USN-6588-2: PAM vulnerability
Severity
medium
Vendor
VMware Tanzu
Versions Affected
- Canonical Ubuntu 18.04
- Cflinuxfs3
Description
USN-6588-1 fixed a vulnerability in PAM. This update provides the corresponding updates for Ubuntu 14.04 LTS, Ubuntu 16.04 LTS, and Ubuntu 18.04 LTS. Original advisory details: Matthias Gerstner discovered that the PAM pam_namespace module incorrectly handled special files when performing directory checks. A local attacker could possibly use this issue to cause PAM to stop responding, resulting in a denial of service. Update Instructions: Run `sudo pro fix USN-6588-2` to fix the vulnerability. The problem can be corrected by updating your system to the following package versions: libpam-cracklib - 1.1.8-3.2ubuntu2.3+esm5 libpam-doc - 1.1.8-3.2ubuntu2.3+esm5 libpam-modules - 1.1.8-3.2ubuntu2.3+esm5 libpam-modules-bin - 1.1.8-3.2ubuntu2.3+esm5 libpam-runtime - 1.1.8-3.2ubuntu2.3+esm5 libpam0g - 1.1.8-3.2ubuntu2.3+esm5 libpam0g-dev - 1.1.8-3.2ubuntu2.3+esm5 Available with Ubuntu Pro (Infra-only): https://ubuntu.com/pro.
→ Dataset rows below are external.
From an optimization exercise on the open Yosys and OpenROAD flow, aimed at small area; shortcuts taken in it are not production practice.
Only simulation tests tie the RTL to the original design; equivalence was not proved.

==> flow/design.v <==
package snake_pkg;
    typedef logic [4:0] cx_t;
    typedef logic [3:0] cy_t;
    localparam cx_t LAST_X = 5'd19;
    localparam cy_t LAST_Y = 4'd14;
    localparam cx_t HEAD_X  = 5'd9;    
    localparam cy_t HEAD_Y  = 4'd7;
    localparam cx_t BODY0_X = 5'd8;    
    localparam cy_t BODY0_Y = 4'd7;
    localparam cx_t BODY1_X = 5'd7;    
    localparam cy_t BODY1_Y = 4'd7;
    localparam cx_t FOOD_X  = 5'd13;   
    localparam cy_t FOOD_Y  = 4'd5;
    localparam cx_t CNT_X   = 5'd0;    
    localparam cy_t CNT_Y   = 4'd14;
    localparam int NSEG = 14;          
endpackage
Fixed VMware Products and Versions
- Operations Manager Image
- 2.10.72 or greater
- Platform Automation Toolkit
- 4.432 or greater
- 5.0.25 or greater
- 5.1.2 or greater
- Tanzu Greenplum for Kubernetes
- 2.0.0 or greater
- Xenial Stemcells
- 621.924 or greater
- CF Deployment
- 30.0.0 or greater
- Operations Manager
- 2.10.72 or greater
References
https://ubuntu.com/security/notices/USN-6588-2
https://www.cloudfoundry.org/blog/usn-6588-2
https://cve.mitre.org/cgi-bin/cvename.cgi?name=usn-6588-2
History
2024-03-26: Initial vulnerability report published.